▶ _Stored entries_:
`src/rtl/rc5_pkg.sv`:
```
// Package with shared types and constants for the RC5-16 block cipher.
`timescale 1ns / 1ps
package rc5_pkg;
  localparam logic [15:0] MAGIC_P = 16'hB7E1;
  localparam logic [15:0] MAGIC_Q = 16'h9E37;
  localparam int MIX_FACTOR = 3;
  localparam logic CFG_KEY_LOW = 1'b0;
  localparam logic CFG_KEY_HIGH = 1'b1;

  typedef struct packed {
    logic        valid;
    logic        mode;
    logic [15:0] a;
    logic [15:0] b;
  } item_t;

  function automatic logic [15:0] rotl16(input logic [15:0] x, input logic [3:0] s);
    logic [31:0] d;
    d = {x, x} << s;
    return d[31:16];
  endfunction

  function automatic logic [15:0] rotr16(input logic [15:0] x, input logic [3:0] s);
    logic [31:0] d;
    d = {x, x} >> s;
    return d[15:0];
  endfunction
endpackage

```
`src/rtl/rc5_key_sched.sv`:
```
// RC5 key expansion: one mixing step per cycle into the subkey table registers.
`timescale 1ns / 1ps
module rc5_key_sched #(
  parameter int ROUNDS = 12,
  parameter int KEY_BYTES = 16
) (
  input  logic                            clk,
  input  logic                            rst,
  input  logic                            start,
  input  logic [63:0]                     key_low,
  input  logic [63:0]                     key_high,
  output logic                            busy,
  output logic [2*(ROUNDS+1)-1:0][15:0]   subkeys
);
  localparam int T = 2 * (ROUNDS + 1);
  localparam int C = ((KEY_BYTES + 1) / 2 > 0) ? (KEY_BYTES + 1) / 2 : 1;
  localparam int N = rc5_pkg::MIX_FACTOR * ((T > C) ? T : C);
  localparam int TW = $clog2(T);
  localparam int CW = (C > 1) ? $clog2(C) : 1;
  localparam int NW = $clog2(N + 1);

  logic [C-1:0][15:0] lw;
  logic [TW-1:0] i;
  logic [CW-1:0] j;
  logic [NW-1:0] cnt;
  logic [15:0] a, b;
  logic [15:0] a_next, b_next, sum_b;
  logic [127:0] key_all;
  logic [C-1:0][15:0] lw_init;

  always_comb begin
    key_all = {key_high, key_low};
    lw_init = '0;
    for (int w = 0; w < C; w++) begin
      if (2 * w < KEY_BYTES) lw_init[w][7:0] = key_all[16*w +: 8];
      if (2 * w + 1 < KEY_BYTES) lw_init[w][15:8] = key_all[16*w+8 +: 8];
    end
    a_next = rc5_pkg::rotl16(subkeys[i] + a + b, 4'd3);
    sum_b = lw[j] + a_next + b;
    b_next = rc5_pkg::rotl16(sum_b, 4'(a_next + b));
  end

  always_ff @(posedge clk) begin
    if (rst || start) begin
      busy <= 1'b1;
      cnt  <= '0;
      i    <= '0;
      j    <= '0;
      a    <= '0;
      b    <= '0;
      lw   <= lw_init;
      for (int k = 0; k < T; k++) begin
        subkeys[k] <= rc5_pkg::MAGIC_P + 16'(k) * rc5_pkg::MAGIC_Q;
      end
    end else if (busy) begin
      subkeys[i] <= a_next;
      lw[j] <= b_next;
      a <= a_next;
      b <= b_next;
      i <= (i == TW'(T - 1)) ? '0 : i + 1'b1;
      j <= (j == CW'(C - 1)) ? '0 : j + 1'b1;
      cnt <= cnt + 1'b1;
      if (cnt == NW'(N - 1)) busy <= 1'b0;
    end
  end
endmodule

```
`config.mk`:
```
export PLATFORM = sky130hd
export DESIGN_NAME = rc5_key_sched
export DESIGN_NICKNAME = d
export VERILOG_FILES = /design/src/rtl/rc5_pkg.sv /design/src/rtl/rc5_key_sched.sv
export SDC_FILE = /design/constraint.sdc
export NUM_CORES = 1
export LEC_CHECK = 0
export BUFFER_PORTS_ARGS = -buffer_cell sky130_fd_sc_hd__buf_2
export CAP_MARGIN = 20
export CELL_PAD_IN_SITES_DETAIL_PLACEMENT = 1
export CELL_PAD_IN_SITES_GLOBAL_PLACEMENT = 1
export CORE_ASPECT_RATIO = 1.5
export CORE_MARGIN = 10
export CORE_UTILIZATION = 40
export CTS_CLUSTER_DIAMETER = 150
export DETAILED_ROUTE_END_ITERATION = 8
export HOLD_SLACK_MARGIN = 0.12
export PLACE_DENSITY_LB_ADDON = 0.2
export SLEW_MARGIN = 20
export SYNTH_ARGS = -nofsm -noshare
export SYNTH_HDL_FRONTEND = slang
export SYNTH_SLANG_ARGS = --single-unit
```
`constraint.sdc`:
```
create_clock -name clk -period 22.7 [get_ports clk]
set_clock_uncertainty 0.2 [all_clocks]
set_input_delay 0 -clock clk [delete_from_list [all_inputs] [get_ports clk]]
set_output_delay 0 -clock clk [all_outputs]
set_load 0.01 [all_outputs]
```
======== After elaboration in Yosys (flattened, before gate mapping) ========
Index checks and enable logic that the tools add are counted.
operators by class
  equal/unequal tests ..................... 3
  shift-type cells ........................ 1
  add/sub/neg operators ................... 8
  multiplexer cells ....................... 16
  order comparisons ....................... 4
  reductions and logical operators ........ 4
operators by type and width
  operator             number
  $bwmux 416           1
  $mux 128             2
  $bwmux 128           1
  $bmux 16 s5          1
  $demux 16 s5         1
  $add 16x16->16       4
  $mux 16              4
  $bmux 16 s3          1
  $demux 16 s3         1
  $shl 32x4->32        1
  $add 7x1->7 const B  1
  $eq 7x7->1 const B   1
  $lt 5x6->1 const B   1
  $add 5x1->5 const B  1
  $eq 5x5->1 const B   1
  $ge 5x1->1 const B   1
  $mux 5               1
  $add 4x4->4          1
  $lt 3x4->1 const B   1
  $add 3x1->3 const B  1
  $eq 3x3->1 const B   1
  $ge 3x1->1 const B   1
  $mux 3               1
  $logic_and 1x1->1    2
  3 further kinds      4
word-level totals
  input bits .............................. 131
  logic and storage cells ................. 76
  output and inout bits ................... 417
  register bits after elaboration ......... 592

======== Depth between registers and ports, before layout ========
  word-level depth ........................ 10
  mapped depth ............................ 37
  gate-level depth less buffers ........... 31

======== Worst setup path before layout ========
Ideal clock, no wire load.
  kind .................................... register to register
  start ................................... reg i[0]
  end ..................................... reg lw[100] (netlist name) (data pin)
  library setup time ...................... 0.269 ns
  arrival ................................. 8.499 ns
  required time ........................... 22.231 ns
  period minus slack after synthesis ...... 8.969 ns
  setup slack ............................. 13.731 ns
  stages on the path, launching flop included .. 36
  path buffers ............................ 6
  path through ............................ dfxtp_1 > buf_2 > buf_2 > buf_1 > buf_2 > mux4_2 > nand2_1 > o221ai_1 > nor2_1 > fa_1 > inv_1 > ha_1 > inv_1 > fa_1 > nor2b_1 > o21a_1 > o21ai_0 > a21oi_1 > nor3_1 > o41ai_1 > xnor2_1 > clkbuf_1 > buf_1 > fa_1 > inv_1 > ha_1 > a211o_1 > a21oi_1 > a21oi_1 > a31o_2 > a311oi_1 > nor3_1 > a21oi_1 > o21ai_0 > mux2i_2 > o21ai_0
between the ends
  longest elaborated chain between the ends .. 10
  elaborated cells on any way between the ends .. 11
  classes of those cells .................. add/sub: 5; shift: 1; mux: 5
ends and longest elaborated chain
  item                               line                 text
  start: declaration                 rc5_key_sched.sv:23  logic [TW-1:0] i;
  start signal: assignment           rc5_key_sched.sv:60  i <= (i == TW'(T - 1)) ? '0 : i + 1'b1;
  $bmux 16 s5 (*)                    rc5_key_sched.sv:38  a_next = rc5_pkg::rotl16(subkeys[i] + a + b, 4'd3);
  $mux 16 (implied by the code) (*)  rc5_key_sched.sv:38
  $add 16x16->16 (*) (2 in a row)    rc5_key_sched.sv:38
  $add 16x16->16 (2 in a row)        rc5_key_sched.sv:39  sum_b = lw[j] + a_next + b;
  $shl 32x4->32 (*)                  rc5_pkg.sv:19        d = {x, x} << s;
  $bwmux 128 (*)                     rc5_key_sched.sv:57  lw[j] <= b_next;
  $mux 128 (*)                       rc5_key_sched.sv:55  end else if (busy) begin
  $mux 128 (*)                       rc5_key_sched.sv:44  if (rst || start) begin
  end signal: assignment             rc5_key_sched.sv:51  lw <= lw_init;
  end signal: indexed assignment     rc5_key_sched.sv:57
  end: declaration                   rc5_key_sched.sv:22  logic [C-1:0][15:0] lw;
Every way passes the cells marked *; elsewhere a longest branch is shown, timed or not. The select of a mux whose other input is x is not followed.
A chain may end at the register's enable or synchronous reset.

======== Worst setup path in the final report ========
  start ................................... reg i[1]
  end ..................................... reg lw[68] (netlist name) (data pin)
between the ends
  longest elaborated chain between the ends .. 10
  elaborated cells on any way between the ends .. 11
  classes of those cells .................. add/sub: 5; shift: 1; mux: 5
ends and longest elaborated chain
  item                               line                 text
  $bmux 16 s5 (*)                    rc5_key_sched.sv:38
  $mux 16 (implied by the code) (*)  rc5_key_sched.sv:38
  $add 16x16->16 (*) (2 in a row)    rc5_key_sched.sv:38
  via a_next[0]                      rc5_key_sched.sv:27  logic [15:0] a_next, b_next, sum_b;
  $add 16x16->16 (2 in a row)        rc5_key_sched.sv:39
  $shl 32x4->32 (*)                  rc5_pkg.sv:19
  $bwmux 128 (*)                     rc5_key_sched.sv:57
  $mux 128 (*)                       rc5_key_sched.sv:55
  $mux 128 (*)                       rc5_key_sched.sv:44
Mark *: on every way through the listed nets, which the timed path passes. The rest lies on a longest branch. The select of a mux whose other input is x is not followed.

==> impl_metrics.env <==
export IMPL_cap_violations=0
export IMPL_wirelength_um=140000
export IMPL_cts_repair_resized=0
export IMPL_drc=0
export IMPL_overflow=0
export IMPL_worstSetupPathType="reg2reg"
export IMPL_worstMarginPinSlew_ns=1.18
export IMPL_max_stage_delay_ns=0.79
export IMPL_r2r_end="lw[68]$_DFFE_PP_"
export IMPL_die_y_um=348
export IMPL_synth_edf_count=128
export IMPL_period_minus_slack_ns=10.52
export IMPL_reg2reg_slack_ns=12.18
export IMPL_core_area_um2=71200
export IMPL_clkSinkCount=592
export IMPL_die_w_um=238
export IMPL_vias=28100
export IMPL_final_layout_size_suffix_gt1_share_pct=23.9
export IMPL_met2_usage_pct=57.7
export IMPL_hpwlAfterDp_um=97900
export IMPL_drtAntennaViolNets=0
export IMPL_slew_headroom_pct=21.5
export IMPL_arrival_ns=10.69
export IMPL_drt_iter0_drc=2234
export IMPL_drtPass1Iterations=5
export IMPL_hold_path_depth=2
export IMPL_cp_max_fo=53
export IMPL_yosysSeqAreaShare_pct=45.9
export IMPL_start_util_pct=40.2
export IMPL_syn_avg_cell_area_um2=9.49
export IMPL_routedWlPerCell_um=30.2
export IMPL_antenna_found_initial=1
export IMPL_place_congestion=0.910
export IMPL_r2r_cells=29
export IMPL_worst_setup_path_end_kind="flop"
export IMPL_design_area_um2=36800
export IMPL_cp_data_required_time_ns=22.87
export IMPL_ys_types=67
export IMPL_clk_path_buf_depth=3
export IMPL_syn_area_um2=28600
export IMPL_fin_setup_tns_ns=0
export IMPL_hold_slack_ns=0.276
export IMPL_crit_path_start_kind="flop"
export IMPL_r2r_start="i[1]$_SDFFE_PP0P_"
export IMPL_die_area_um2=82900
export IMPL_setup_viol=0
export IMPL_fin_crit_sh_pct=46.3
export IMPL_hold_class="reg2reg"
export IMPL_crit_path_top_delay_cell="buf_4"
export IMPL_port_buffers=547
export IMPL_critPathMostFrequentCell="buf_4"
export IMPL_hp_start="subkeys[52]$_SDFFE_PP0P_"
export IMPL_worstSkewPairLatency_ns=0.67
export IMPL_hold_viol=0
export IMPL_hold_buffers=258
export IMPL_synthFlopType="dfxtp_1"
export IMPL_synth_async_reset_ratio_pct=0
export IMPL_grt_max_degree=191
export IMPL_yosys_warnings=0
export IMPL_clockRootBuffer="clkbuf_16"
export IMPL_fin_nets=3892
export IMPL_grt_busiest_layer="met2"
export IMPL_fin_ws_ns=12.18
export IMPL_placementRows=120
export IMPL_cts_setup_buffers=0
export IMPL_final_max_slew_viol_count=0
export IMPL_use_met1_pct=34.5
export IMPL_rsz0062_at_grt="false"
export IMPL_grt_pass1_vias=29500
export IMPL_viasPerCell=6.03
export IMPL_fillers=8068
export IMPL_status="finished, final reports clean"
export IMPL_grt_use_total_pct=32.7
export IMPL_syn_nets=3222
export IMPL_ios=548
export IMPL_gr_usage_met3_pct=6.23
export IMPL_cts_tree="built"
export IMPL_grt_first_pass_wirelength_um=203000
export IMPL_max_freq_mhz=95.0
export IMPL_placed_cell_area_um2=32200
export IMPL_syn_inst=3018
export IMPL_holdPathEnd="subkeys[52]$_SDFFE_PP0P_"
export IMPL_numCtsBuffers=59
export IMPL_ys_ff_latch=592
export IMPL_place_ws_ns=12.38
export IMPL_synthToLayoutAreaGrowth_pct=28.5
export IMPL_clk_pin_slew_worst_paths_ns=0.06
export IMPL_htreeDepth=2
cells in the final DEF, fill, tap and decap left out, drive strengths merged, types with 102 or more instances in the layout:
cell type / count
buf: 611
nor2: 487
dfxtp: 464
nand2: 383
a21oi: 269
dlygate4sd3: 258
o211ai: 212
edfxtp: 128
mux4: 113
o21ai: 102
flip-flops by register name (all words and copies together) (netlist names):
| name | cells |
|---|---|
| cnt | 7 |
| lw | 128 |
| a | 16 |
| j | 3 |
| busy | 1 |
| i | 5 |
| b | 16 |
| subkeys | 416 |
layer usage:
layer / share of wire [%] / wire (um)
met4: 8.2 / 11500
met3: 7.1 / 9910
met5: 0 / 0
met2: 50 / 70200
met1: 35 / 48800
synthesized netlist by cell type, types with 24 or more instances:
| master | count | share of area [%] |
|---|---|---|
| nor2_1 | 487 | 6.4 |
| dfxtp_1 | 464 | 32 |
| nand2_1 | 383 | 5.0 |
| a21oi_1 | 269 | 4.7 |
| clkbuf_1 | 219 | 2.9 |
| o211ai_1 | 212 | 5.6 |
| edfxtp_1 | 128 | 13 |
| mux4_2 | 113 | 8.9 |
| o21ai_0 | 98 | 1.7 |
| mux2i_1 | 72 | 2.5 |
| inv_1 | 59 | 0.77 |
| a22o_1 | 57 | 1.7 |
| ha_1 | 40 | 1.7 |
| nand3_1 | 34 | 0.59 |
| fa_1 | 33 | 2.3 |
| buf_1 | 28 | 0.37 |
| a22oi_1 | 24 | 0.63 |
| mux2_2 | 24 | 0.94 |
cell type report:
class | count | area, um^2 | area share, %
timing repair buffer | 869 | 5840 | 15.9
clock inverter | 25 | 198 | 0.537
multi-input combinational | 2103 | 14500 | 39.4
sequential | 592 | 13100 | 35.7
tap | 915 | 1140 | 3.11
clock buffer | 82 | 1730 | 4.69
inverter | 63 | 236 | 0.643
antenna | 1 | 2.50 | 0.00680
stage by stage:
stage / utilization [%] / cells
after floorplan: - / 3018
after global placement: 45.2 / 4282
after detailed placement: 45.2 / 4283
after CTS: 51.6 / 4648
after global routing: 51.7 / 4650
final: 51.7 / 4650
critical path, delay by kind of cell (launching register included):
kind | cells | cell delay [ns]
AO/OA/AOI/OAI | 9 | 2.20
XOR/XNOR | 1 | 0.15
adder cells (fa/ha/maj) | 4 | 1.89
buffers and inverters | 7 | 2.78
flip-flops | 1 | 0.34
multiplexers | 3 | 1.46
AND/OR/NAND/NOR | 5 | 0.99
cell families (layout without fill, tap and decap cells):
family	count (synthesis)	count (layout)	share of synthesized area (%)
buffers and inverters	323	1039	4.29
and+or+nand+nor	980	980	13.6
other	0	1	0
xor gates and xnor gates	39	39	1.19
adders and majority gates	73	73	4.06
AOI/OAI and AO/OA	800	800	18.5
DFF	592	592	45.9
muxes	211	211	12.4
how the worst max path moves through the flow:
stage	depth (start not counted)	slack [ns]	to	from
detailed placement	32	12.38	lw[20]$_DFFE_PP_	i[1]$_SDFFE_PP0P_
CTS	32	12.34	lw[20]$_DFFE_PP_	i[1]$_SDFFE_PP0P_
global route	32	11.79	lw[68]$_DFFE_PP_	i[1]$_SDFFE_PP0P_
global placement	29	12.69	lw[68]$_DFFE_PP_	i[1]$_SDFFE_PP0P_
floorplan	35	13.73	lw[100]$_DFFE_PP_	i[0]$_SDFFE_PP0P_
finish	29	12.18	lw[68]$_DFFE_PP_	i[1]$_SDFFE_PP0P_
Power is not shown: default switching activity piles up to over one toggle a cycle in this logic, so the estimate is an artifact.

▶ _DESCRIPTION OF THE TASK_: Copy the records above exactly, beginning at the line that contains "113 | 8.9 |" and stopping after the line that contains "kind | cells | cell delay [ns]".

▶ _SOLUTION FOR THIS EXERCISE_:
| mux4_2 | 113 | 8.9 |
| o21ai_0 | 98 | 1.7 |
| mux2i_1 | 72 | 2.5 |
| inv_1 | 59 | 0.77 |
| a22o_1 | 57 | 1.7 |
| ha_1 | 40 | 1.7 |
| nand3_1 | 34 | 0.59 |
| fa_1 | 33 | 2.3 |
| buf_1 | 28 | 0.37 |
| a22oi_1 | 24 | 0.63 |
| mux2_2 | 24 | 0.94 |
cell type report:
class | count | area, um^2 | area share, %
timing repair buffer | 869 | 5840 | 15.9
clock inverter | 25 | 198 | 0.537
multi-input combinational | 2103 | 14500 | 39.4
sequential | 592 | 13100 | 35.7
tap | 915 | 1140 | 3.11
clock buffer | 82 | 1730 | 4.69
inverter | 63 | 236 | 0.643
antenna | 1 | 2.50 | 0.00680
stage by stage:
stage / utilization [%] / cells
after floorplan: - / 3018
after global placement: 45.2 / 4282
after detailed placement: 45.2 / 4283
after CTS: 51.6 / 4648
after global routing: 51.7 / 4650
final: 51.7 / 4650
critical path, delay by kind of cell (launching register included):
kind | cells | cell delay [ns]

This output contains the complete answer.